ECLI:NL:CRVB:2004:AP3701
Centrale Raad van Beroep
- Hoger beroep
- Ch. van Voorst
- M.S.E. Wulffraat-van Dijk
- M.C. Bruning
- Rechtspraak.nl
Oordeel over niet-ontvankelijkheid van hoger beroep wegens overschrijding termijn
In deze zaak heeft de Centrale Raad van Beroep op 9 juni 2004 uitspraak gedaan in het hoger beroep van opposante, vertegenwoordigd door L. Öz, tegen een eerdere uitspraak van de rechtbank 's-Gravenhage. De rechtbank had op 20 mei 2003 uitspraak gedaan in een zaak met registratienummer AWB 02/3003 WAO. De Raad had het hoger beroep op 10 oktober 2003 niet-ontvankelijk verklaard omdat de gronden voor het hoger beroep niet tijdig waren ingediend. Tegen deze beslissing is verzet aangetekend, dat op 21 april 2004 ter zitting is behandeld.

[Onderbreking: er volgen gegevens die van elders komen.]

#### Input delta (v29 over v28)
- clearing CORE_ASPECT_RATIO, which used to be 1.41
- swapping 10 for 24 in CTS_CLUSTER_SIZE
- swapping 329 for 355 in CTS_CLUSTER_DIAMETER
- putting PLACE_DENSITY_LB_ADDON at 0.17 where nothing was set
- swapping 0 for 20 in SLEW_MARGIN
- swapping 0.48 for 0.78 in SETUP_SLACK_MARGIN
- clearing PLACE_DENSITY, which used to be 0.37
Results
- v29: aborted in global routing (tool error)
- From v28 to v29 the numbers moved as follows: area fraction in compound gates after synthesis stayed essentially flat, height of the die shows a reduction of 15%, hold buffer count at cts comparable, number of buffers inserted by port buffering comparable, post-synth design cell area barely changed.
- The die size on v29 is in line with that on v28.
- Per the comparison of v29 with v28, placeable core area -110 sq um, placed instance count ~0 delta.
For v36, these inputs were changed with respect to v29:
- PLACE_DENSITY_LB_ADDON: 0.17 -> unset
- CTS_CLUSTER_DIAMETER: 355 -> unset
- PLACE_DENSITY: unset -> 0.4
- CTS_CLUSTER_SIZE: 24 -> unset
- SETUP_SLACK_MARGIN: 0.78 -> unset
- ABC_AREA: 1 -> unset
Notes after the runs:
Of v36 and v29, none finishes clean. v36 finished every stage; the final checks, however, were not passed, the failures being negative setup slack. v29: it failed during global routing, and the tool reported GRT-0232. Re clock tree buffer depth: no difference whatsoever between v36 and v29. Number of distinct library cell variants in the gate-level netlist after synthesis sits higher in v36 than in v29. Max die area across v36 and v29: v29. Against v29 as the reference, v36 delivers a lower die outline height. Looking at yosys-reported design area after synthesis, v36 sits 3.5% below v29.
## v34
==> flow/design.v (excerpt) <==
module sensor_if(input sens_active,reset,clk,output passed);
make LEC_CHECK=0 ABC_AREA=1 CAP_MARGIN=0 CELL_PAD_IN_SITES_DETAIL_PLACEMENT=0 CELL_PAD_IN_SITES_GLOBAL_PLACEMENT=3 CORE_ASPECT_RATIO=1.41 CORE_MARGIN=5 CORE_UTILIZATION=17 CTS_CLUSTER_DIAMETER=23 CTS_CLUSTER_SIZE=35 GPL_ROUTABILITY_DRIVEN=1 GPL_TIMING_DRIVEN=0 HOLD_SLACK_MARGIN=0.09 MAX_ROUTING_LAYER=met4 MIN_ROUTING_LAYER=met2 PLACE_DENSITY=0.5 SLEW_MARGIN=0 TNS_END_PERCENT=80 finish   # period 1.48 ns
run.sh (not shown) runs the stock make flow with config.mk's settings and CLKGATE_MAP_FILE=.
Nothing crashed in v34 and all stages finished; the problem is that the final layout failed, the offending checks being negative setup slack.
## fpm
module fpm(
    input [32:1] a,
    input [32:1] b,
    input clk,
    input rst,
    input in_valid,
    output  [32:1] c,
    output out_valid
    );
make LEC_CHECK=0 ABC_AREA=0 CAP_MARGIN=20 CORE_MARGIN=2 CORE_UTILIZATION=72 CTS_CLUSTER_DIAMETER=105 PLACE_DENSITY=0.42 SETUP_SLACK_MARGIN=0.76 SLEW_MARGIN=20 finish   # period 2.69 ns
run.sh (not shown) runs the stock make flow with config.mk's settings and CLKGATE_MAP_FILE=.
The baseline finished with negative setup slack left.
Rerun with:
ABC_AREA = 1   (was 0)
CORE_UTILIZATION = 70   (was 72)
CTS_CLUSTER_DIAMETER = default   (was 105)
PLACE_DENSITY = default   (was 0.42)
SETUP_SLACK_MARGIN = default   (was 0.76)
clock period = 2.36 ns   (was 2.69 ns; I/O delays follow)
Outcome: The new run ran to the end with violations: antenna violations, negative setup slack. Count of clock-buffer cells in the layout went up by 11. Total power grows by 15%. Cell area came out higher by 2.5%.
Rerun with:
ABC_AREA = default   (was 1)
CORE_UTILIZATION = 35   (was 70)
clock period = 4.8 ns   (was 2.36 ns; I/O delays follow)
Outcome: The new run finished with timing, DRC and antenna clean. Die area increases by about 90%. Synthesized area is lower by 2.8%. Worst hold slack gains 0.35 ns. Worst setup slack improved by 1.3 ns. Wire length falls by about 10%. Cell area shrinks by about 3.2%. Count of clock-buffer cells in the layout grows by 5. Clock power decreases by about 50%. Sequential power fell by about 50%. Total power fell by 51%. Register-to-register slack improves by 1.8 ns.
Rerun with:
CORE_UTILIZATION = 58   (was 35)
CTS_CLUSTER_DIAMETER = 209   (was default)
SETUP_SLACK_MARGIN = -0.35   (was default)
clock period = 3.69 ns   (was 4.8 ns; I/O delays follow)
Result: With this change the flow completed and failed the layout checks on negative setup slack. Utilization went up by 26 points. Clock skew went up by 0.0043 ns. First-iteration DRC count went down by 8.6%. Area after synthesis does not change. Register-to-register slack is worse by 0.84 ns. Worst setup slack is worse by 0.37 ns. Sequential power went up by 30%. Sequential share of layout area went up by 0.85 points. Global-route usage went up by 8.8 points. Die area went down by 39%. Final cell count went down by 12%.
Rerun with:
CORE_UTILIZATION = 70   (was 58)
CTS_CLUSTER_DIAMETER = 348   (was 209)
CTS_CLUSTER_SIZE = 31   (was default)
SETUP_SLACK_MARGIN = default   (was -0.35)
clock period = 3.28 ns   (was 3.69 ns; I/O delays follow)
The changed run produced a layout that fails on negative setup slack. Die size drops by 17%. Sequential power increases by 12%. Via count went down by 2.0%. Cell count went down by 7.1%. Synthesized cell count stays the same. Routed wire length goes down by 6.2%. Critical path depth climbs by 5. Worst hold slack degrades by 0.11 ns. Cell area is lower by 6.8%. Clock power falls by 44%.
Rerun with:
CORE_UTILIZATION = 66   (was 70)
CTS_CLUSTER_DIAMETER = 209   (was 348)
CTS_CLUSTER_SIZE = default   (was 31)
clock period = 3.94 ns   (was 3.28 ns; I/O delays follow)
This time the run produced a clean layout; power increases by 9.2%; die area came out higher by 6.0%; setup slack improves by 0.63 ns; clock-buffer cell count goes up by 482; clock power grows by 70%; core utilization came out higher by 0.94 points; synthesized area does not change.


fpm again, from the RTL that the note above started with.
==> flow/config.mk <==
export PLATFORM = sky130hd
export DESIGN_NAME = fpm
export DESIGN_NICKNAME = fpm
export VERILOG_FILES = /design/flow/design.v
export SDC_FILE = /design/flow/constraint.sdc
export NUM_CORES = 4
export LEC_CHECK = 0
export ABC_AREA = 1
export CAP_MARGIN = 20
export CELL_PAD_IN_SITES_DETAIL_PLACEMENT = 0
export CORE_ASPECT_RATIO = 1.04
export CORE_MARGIN = 2
export CORE_UTILIZATION = 23
export HOLD_SLACK_MARGIN = 0.19
export MIN_ROUTING_LAYER = met2
export PLACE_DENSITY_LB_ADDON = 0.0
export SETUP_SLACK_MARGIN = -0.16
export SLEW_MARGIN = 30
export TNS_END_PERCENT = 30
==> flow/constraint.sdc <==
create_clock -name core_clock -period 6.53 [get_ports {clk}]
set_input_delay 1.3060 -clock core_clock [delete_from_list [all_inputs] [get_ports {clk}]]
set_output_delay 1.3060 -clock core_clock [all_outputs]
set_load 0.01 [all_outputs]
Edit:
- CELL_PAD_IN_SITES_DETAIL_PLACEMENT: 0 -> 1
- HOLD_SLACK_MARGIN: 0.19 -> default
- PLACE_DENSITY_LB_ADDON: 0.0 -> default
- TNS_END_PERCENT: 30 -> default
- clock period: 6.53 -> 5.0 ns (I/O delays scaled with it)
Effect: Hold slack is worse by 0.050 ns; flip-flop count does not change; clock skew rose by 0.041 ns; wire length shrinks by 14%; synthesized cell count stays the same; synthesized area stays the same; total power rose by 18%; setup slack degrades by 0.74 ns; combinational power rose by 25%; sequential share of layout area increases by 1.3 points.
Edit:
- ABC_AREA: 1 -> default
- CELL_PAD_IN_SITES_DETAIL_PLACEMENT: 1 -> default
- CORE_ASPECT_RATIO: 1.04 -> default
- CORE_UTILIZATION: 23 -> 72
- CTS_CLUSTER_DIAMETER: default -> 397
- MIN_ROUTING_LAYER: met2 -> default
- SETUP_SLACK_MARGIN: -0.16 -> default
- SLEW_MARGIN: 30 -> 20
- clock period: 5.0 -> 3.07 ns (I/O delays scaled with it)
After rerunning:
- With this change the flow produced a layout that fails on negative setup slack
- combinational power climbs by a quarter to a third
- cell count falls by well over a third
- routed wire length came out lower by a quarter to a third
- power grows by well over a third
Edit:
- CORE_UTILIZATION: 72 -> 66
- CTS_CLUSTER_DIAMETER: 397 -> 374
- CTS_CLUSTER_SIZE: default -> 31
- SETUP_SLACK_MARGIN: default -> 0.87
- clock period: 3.07 -> 3.28 ns (I/O delays scaled with it)
- The changed run reached the layout checks and failed them: negative setup slack
- synthesized cell count stays the same
- design area fell by 5.9%
- clock-buffer cell count fell by 488
- routed wire length fell by 4.7%
- worst setup slack improved by 0.23 ns
- via count fell by 3.9%
- worst hold slack improved by 0.14 ns
- sequential share of layout area rose by 3.6 points
- first-iteration DRC count fell by 7.6%
- sequential power fell by about 6.4%
- cell count fell by about 2%
Edit:
- CORE_UTILIZATION: 66 -> 70
- CTS_CLUSTER_DIAMETER: 374 -> default
- CTS_CLUSTER_SIZE: 31 -> default
- SETUP_SLACK_MARGIN: 0.87 -> default
- clock period: 3.28 -> 3.92 ns (I/O delays scaled with it)
Effect: Now the flow passed the timing, DRC and antenna checks. Sequential cell count does not change. Setup slack gets better by 0.54 ns. Final area went up by a few percent. Die size went down by a few percent.
Edit:
- CORE_UTILIZATION: 70 -> 61
- CTS_CLUSTER_DIAMETER: default -> 209
- SETUP_SLACK_MARGIN: default -> 0.9
- clock period: 3.92 -> 3.31 ns (I/O delays scaled with it)
Outcome: Now the flow finished but fails on negative setup slack. Routed wire length climbs by about 0.9%. Power rose by 18%. Sequential share of layout area came out lower by 0.16 points. Clock-buffer cell count goes up by 24. Hold slack degrades by 0.023 ns. Cell area is about the same. Clock power grows by about 17%. Sequential cell count does not change. Critical path depth came out higher by 3. Non-clock buffer count goes up by 8.
Power is estimated from default activity; no workload was simulated.
==> flow/design.v <==
/*verilator lint_off MULTITOP*/
module num_rpad #(
    parameter int IN_WIDTH  = 32,
    parameter int OUT_WIDTH = 32
) (
    input  logic [ IN_WIDTH-1:0] in,
    output logic [OUT_WIDTH-1:0] out
);
  localparam int EXTEND = OUT_WIDTH - IN_WIDTH;
  assign out = {in, {EXTEND{1'b0}}};
endmodule
module num_sneg #(
    parameter int WIDTH = 32
) (
    input  logic signed [WIDTH-1:0] in,
    output logic signed [WIDTH-1:0] out
);
  assign out = -in;
endmodule
module num_sabs #(
    parameter int WIDTH = 32
) (
    input  logic signed [WIDTH-1:0] in,
    output logic signed [WIDTH-1:0] out
);
  assign out = in[WIDTH-1] ? -in : in;
endmodule
module num_min #(
    parameter int WIDTH = 32
) (
    input  logic [WIDTH-1:0] left,
    input  logic [WIDTH-1:0] right,
    output logic [WIDTH-1:0] out
);
  assign out = (left < right) ? left : right;
endmodule
module num_max #(
    parameter int WIDTH = 32
) (
    input  logic [WIDTH-1:0] left,
    input  logic [WIDTH-1:0] right,
    output logic [WIDTH-1:0] out
);
  assign out = (left > right) ? left : right;
endmodule
module num_smin #(
    parameter int WIDTH = 32
) (
    input  logic signed [WIDTH-1:0] left,
    input  logic signed [WIDTH-1:0] right,
    output logic signed [WIDTH-1:0] out
);
  assign out = (left < right) ? left : right;
endmodule
module num_smax #(
    parameter int WIDTH = 32
) (
    input  logic signed [WIDTH-1:0] left,
    input  logic signed [WIDTH-1:0] right,
    output logic signed [WIDTH-1:0] out
);
  assign out = (left > right) ? left : right;
endmodule
module num_ssignbit #(
    parameter int WIDTH = 32
) (
    input logic signed [WIDTH-1:0] in,
    output logic out
);
  assign out = in[WIDTH-1];
endmodule
module num_sadd #(
    parameter int LEFT_WIDTH = 32,
    parameter int LEFT_LSB = 0,
    parameter int RIGHT_WIDTH = 32,
    parameter int RIGHT_LSB = 0,
    parameter int OUT_WIDTH = 33
) (
    input  logic signed [ LEFT_WIDTH-1:0] left,
    input  logic signed [RIGHT_WIDTH-1:0] right,
    output logic signed [  OUT_WIDTH-1:0] out
);
  logic signed [  LEFT_LSB+LEFT_WIDTH-1:0] left_aligned;
  logic signed [RIGHT_LSB+RIGHT_WIDTH-1:0] right_aligned;
  assign left_aligned = {left, {LEFT_LSB{1'b0}}};
  assign right_aligned = {right, {RIGHT_LSB{1'b0}}};
  assign out = left_aligned + right_aligned;
endmodule
module num_smul #(
    parameter int LEFT_WIDTH = 32,
    parameter int RIGHT_WIDTH = 32,
    parameter int OUT_WIDTH = 64,
    parameter int OUT_LSB = 0
) (
    input  logic signed [ LEFT_WIDTH-1:0] left,
    input  logic signed [RIGHT_WIDTH-1:0] right,
    input  logic                          go,
    input  logic                          reset,
    input  logic                          clk,
    output logic signed [  OUT_WIDTH-1:0] out,
    output logic                          done
);
  logic [1:0] done_buffer;
  assign done = done_buffer[1];
  logic signed [       LEFT_WIDTH-1:0] left_tmp;
  logic signed [      RIGHT_WIDTH-1:0] right_tmp;
  logic signed [OUT_LSB+OUT_WIDTH-1:0] out_tmp;
  assign out = out_tmp[OUT_LSB+OUT_WIDTH-1:OUT_LSB];
  always_ff @(posedge clk) begin
    if (go) begin
      done_buffer[0] <= 1;
      done_buffer[1] <= done_buffer[0];
    end else begin
      done_buffer <= 0;
    end
  end
  always_ff @(posedge clk) begin
    if (!reset && go) begin
      left_tmp  <= left;
      right_tmp <= right;
    end else begin
      left_tmp  <= 0;
      right_tmp <= 0;
    end
  end
  always_ff @(posedge clk) begin
    if (reset) begin
      out_tmp <= 0;
    end else if (go) begin
      out_tmp <= left_tmp * right_tmp;
    end else begin
      out_tmp <= out_tmp;
    end
  end
endmodule
--- config.mk ---
export PLATFORM = sky130hd
export DESIGN_NAME = RegisterFile32Bits
export DESIGN_NICKNAME = RegisterFile32Bits
export VERILOG_FILES = /design/flow/design.v
export SDC_FILE = /design/flow/constraint.sdc
export NUM_CORES = 4
export LEC_CHECK = 0
export CAP_MARGIN = 20
export CORE_MARGIN = 2
export CORE_UTILIZATION = 52
export SLEW_MARGIN = 20
--- constraint.sdc ---
create_clock -name core_clock -period 4.17 [get_ports {clk}]
set_input_delay 0.8340 -clock core_clock [delete_from_list [all_inputs] [get_ports {clk}]]
set_output_delay 0.8340 -clock core_clock [all_outputs]
set_load 0.01 [all_outputs]
Setup of JK:
Design CS, start of the top module:
module CS(clk, reset, X, Y);
	input clk, reset; 
	input [7:0] X;
	output [9:0] Y;
	reg [9:0] X1,X2, X3, X4, X5, X6, X7, X8, X9;
	wire[9:0] avg_w;
	reg [9:0] avg;
	reg [9:0] appr;
	wire[9:0] Y_keep_w;
	reg [9:0] Y;
	reg [12:0] avg_dividend;
	reg [12:0] Y_dividend;
	reg [12:0] total_num;
	reg [9:0] least;
	wire [12:0] avg_dis = 13'd9;
	wire [12:0] Y_dis = 13'd8;
	always @(negedge clk) begin
		if(reset) begin
			X1 <= 0; X2 <= 0; X3 <= 0; X4 <= 0; X5 <= 0; X6 <= 0; X7 <= 0; X8 <= 0; X9 <= 0;
			avg_dividend <= 0;
			total_num <= 0;
		end  
		else begin 
			if (total_num < 9)
				total_num <= total_num + 1;
			X1 <= X2;
			X2 <= X3;
			X3 <= X4;
			X4 <= X5;
			X5 <= X6;
			X6 <= X7;
			X7 <= X8;
			X8 <= X9;
			X9 <= X;
			avg_dividend <= X2+X3+X4+X5+X6+X7+X8+X9+X; 	
		end  
	end  
	calc c1(avg_dividend, avg_dis, avg_w);
	always @(*) begin
		avg = avg_w;
		appr = X1;
		least = 1000;
		if( (avg >= X1) && (avg - X1) < least) begin
			appr = X1;
			least = avg - X1;
		end
		if(avg >= X2 && (avg - X2) < least) begin
			appr = X2;
			least = avg - X2;
		end
		if(avg >= X3 && (avg - X3) < least) begin
			appr = X3;
			least = avg - X3;
		end
		if(avg >= X4 && (avg - X4) < least) begin
			appr = X4;
			least = avg - X4;
		end
		if(avg >= X5 && (avg - X5) < least) begin
			appr = X5;
			least = avg - X5;
		end
		if(avg >= X6 && (avg - X6) < least) begin
			appr = X6;
			least = avg - X6;
		end
		if(avg >= X7 && (avg - X7) < least) begin
			appr = X7;
			least = avg - X7;
		end
		if(avg >= X8 && (avg - X8) < least) begin
			appr = X8;
			least = avg - X8;
		end
		if(avg >= X9 && (avg - X9) < least) begin
			appr = X9;
			least = avg - X9;
		end
		Y_dividend = avg_dividend + avg_dis*appr;
	end  
	calc c2(Y_dividend, Y_dis, Y_keep_w);	
	always @(posedge clk) begin
		if (total_num >= 9)
			Y <= Y_keep_w;
	end 
endmodule
export LEC_CHECK = 0
export ABC_AREA = 0
export CAP_MARGIN = 20
export CORE_ASPECT_RATIO = 1.19
export CORE_MARGIN = 5
export CORE_UTILIZATION = 59
export CTS_CLUSTER_SIZE = 14
export PLACE_DENSITY = 0.45
export SLEW_MARGIN = 20
export TNS_END_PERCENT = 15
create_clock -name core_clock -period 70.0 [get_ports {clk}]
run.sh (not shown) runs the stock make flow with config.mk's settings and CLKGATE_MAP_FILE=.
Input-level comparison between MS and JK:
Settings: changing SLEW_MARGIN from 20 to 5; removing CORE_ASPECT_RATIO (formerly 1.19); removing CTS_CLUSTER_SIZE (formerly 14); removing ABC_AREA (formerly 0); removing PLACE_DENSITY (formerly 0.45); changing CORE_MARGIN from 5 to 2; changing TNS_END_PERCENT from 15 to 85; setting MAX_ROUTING_LAYER to met4 for the first time; setting MIN_ROUTING_LAYER to met2 for the first time; setting GPL_TIMING_DRIVEN to 0 for the first time; changing CORE_UTILIZATION from 59 to 40.
[summary]
- What JK reported for non-clock buffer count has to be multiplied by 1.8 to get the figure for MS.
- Between MS and JK, the clock network area share is higher for JK.
- [MS] sequential share of layout area fell 0.95 points relative to JK
- Summary: with JK as the reference, via count of the first global-routing pass in MS moved up by more than a quarter.
- Note that the wire length after detailed routing recorded for JK amounts to 0.925 times the value seen in MS.
- | setup slack after layout | MS vs JK | 0.68 ns lower |
- In the tables for MS and JK, die size reads higher with MS.
What AL does differently from MS at the input level:
Settings: setting GPL_ROUTABILITY_DRIVEN to 0 for the first time; changing CORE_MARGIN from 2 to 3; setting CTS_CLUSTER_DIAMETER to 267 for the first time; changing CORE_UTILIZATION from 40 to 72; setting CTS_CLUSTER_SIZE to 36 for the first time; changing TNS_END_PERCENT from 85 to 25; setting ABC_AREA to 0 for the first time.
### Flow results
Max vertical extent of the die across AL and MS: MS
Diff AL..MS | netlist area before placement | negligible
Changes observed in AL relative to MS: setup slack after placement went up by 0.94 ns, die outline area went down by 42%.
AL is listed as incomplete: the tool reported an error in global routing and the run ended there.
| area of the core | AL vs MS | better |
As far as number of cell instances after yosys synthesis goes, MS and AL are indistinguishable; the numbers are identical.
Summary: with MS as the reference, quantity of gates resized following cts in AL moved up by more than 10%.
Comparing AL against MS, there is no change at all in xor and xnor area share after synthesis.
What TR does differently from AL at the input level:
Settings: CORE_UTILIZATION changed from 72 to 40; CTS_CLUSTER_SIZE changed from 36 to 35; MIN_ROUTING_LAYER changed from met2 to met1; CTS_CLUSTER_DIAMETER removed (was 267); ABC_AREA changed from 0 to 1; TNS_END_PERCENT changed from 25 to 85; HOLD_SLACK_MARGIN newly set to 0.26.
==> comparison <==
- Between TR and AL, it is TR whose post-cts gate resize count is lower, by 102.
- TR: area fraction in full adders, half adders and majority gates is 0.34 points higher than what AL reported.
- In the metrics for TR and AL, the one carrying the lower multiplexer area fraction after synthesis is TR.
- Diff AL -> TR: sequential-to-total area share from yosys stat rose by 0.31 points, post-CTS setup repair buffer count now sits lower.
- Diff AL -> TR | synthesized cell count | increase of 342
- TR vs AL — post-place setup slack rose 6.80 ns.
- Compare TR and AL | area of the placeable core lower: AL
- Diff AL -> TR: synthesized area went down; number of standard cells reported by yosys went up 17%.
- TR | stages: all done | timing, DRC, antenna: all pass
==> flow/design.v <==
`timescale 1ns / 1ps
module decoder(
    input [1:0] in,
    output reg [3:0] out
    );
    always @(*) begin
        case(in)
            2'b00: out = 4'b1000;
            2'b01: out = 4'b0100;
            2'b10: out = 4'b0010;
            2'b11: out = 4'b0001;
        endcase
    end
endmodule
`timescale 1ns / 1ps
module ARITHMATIC_UNIT #(parameter width = 16)(
    input [width - 1:0] A,
    input [width - 1:0] B,
    input [1:0] ALU_FUN,
    input clk,rst,
    input Arith_Enable,
    output reg [width - 1:0] Arith_OUT,
    output reg Carry_OUT,
    output reg Arith_Flag
    );
    always@(posedge clk or negedge rst) begin
        if (!rst) begin
            Arith_OUT <= 0;
            Arith_Flag <= 0;
            Carry_OUT <= 0;        
        end
        else if (Arith_Enable) begin
            Arith_OUT <= 0;
            Carry_OUT <= 0;
            Arith_Flag <= 1;
            case (ALU_FUN)
                2'b00:
                begin
                    {Carry_OUT,Arith_OUT} <= A+B;
                end
                2'b01:
                begin
                    {Carry_OUT,Arith_OUT} <= A-B;
                end
                2'b10:
                begin
                    {Carry_OUT,Arith_OUT} <= A*B;
                end                
                2'b11:
                begin
                    {Carry_OUT,Arith_OUT} <= (B == 0) ? {1'b0, {width{1'b1}}} : A/B;
                end                
            endcase
        end
        else begin
            Arith_OUT <= 0;
            Arith_Flag <= 0;
            Carry_OUT <= 0;            
        end
    end
endmodule
`timescale 1ns / 1ps
module Logic_Unit #(parameter width = 16)(
    input [width - 1:0] A,
    input [width - 1:0] B,
    input [1:0] ALU_FUN,
    input clk,rst,
    input Logic_Enable,
    output reg [width - 1:0] Logic_OUT,
    output reg Logic_Flag
    );
 always@(posedge clk or negedge rst) begin
        if (!rst) begin
            Logic_OUT <= 0;
            Logic_Flag <= 0;
        end
        else if (Logic_Enable) begin
            Logic_OUT <= 0;
            Logic_Flag <= 1;
            case (ALU_FUN)
                2'b00:
                begin
                    Logic_OUT <= A&B;
                end
                2'b01:
                begin
                    Logic_OUT <= A|B;
                end
                2'b10:
                begin
                    Logic_OUT <= ~(A&B);
                end                
                2'b11:
                begin
                    Logic_OUT <= ~(A|B);
                end                
            endcase
        end
        else begin
            Logic_OUT <= 0;
            Logic_Flag <= 0;
        end
    end
endmodule
`timescale 1ns / 1ps
module CMP_Unit #(parameter width = 16)(
    input [width - 1:0] A,
    input [width - 1:0] B,
    input [1:0] ALU_FUN,
    input clk,rst,
    input CMP_Enable,
    output reg [width - 1:0] CMP_OUT,
    output reg CMP_Flag
    );
always@(posedge clk or negedge rst) begin
        if (!rst) begin
            CMP_OUT <= 0;
            CMP_Flag <= 0;
        end
        else if (CMP_Enable) begin
            CMP_OUT <= 0;
            CMP_Flag <= 1;
            case (ALU_FUN)
                2'b00:
                begin
                    CMP_OUT <= 0;
                end
                2'b01:
                begin
                    CMP_OUT <= (A==B);
                end
                2'b10:
                begin
                    CMP_OUT <= (A>B)? 2:0;
                end                
                2'b11:
                begin
                    CMP_OUT <= (A<B)? 3:0;
                end                
            endcase
        end
        else begin
            CMP_OUT <= 0;
            CMP_Flag <= 0;
        end
    end
endmodule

De Raad heeft vastgesteld dat de termijn voor het indienen van de beroepsgronden was overschreden. Ondanks een aangetekend schrijven van 11 augustus 2003, waarin de gemachtigde van opposante nogmaals de gelegenheid kreeg om de gronden in te dienen, zijn deze pas op 13 oktober 2003 ontvangen. De gemachtigde voerde aan dat zij in het buitenland verbleef en had verzocht om uitstel, maar de Raad oordeelde dat er geen bewijs was dat dit verzoek tijdig was ingediend. De Raad concludeerde dat de overschrijding van de termijn niet gerechtvaardigd was en dat er geen reden was om het verzet gegrond te verklaren.
De Centrale Raad van Beroep heeft uiteindelijk het verzet ongegrond verklaard, waardoor de eerdere uitspraak van 10 oktober 2003 in stand bleef. De Raad benadrukte dat de gemachtigde van opposante niet had aangetoond dat zij de Raad tijdig op de hoogte had gesteld van haar verblijf in het buitenland en dat zij niet had voldaan aan de vereisten van de Algemene wet bestuursrecht met betrekking tot het indienen van beroepsgronden.